Abstract

Multiphoton microscopy relies on nonlinear light-matter interactions to provide contrast and optical sectioning capability for high-resolution imaging. Most multiphoton microscopy studies in biological systems have relied on two-photon excited fluorescence to produce images. With increasing applications of multiphoton microscopy to thick-tissue "intravital" imaging, second-harmonic generation from structural proteins has emerged as a potentially important new contrast mechanism. However, SHG is typically detected in transmission mode, thus limiting TPEF/SHG coregistration and its practical utility for in vivo thick-tissue applications. In this study, we use a broad range of excitation wavelengths to demonstrate that TPEF/SHG coregistration can easily be achieved in unstained tissues by using a simple backscattering geometry. The combined TPEF/SHG technique was applied to imaging a three-dimensional organotypic tissue model.
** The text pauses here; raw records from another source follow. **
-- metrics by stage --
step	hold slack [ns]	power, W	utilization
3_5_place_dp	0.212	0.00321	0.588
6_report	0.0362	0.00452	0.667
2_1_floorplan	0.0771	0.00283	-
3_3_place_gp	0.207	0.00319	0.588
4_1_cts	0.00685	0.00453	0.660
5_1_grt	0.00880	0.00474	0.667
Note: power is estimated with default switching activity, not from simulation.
The structural and molecular origin of the image-forming signal from the various tissue constituents was determined by simultaneous spectroscopic measurements and confirming immunofluorescence staining. Our results show that at shorter excitation wavelengths, the signal emitted from the extracellular matrix is a combination of SHG and TPEF from collagen, whereas at longer excitation wavelengths the ECM signal is exclusively due to SHG. Endogenous cellular signals are consistent with TPEF spectra of cofactors NADH and FAD at all excitation wavelengths. The reflected SHG intensity follows a quadratic dependence on the excitation power, decays exponentially with depth, and exhibits a spectral dependence in accordance with previous theoretical studies. The use of SHG and TPEF in combination provides complementary information that allows noninvasive, spatially localized in vivo characterization of cell-ECM interactions in unstained thick tissues.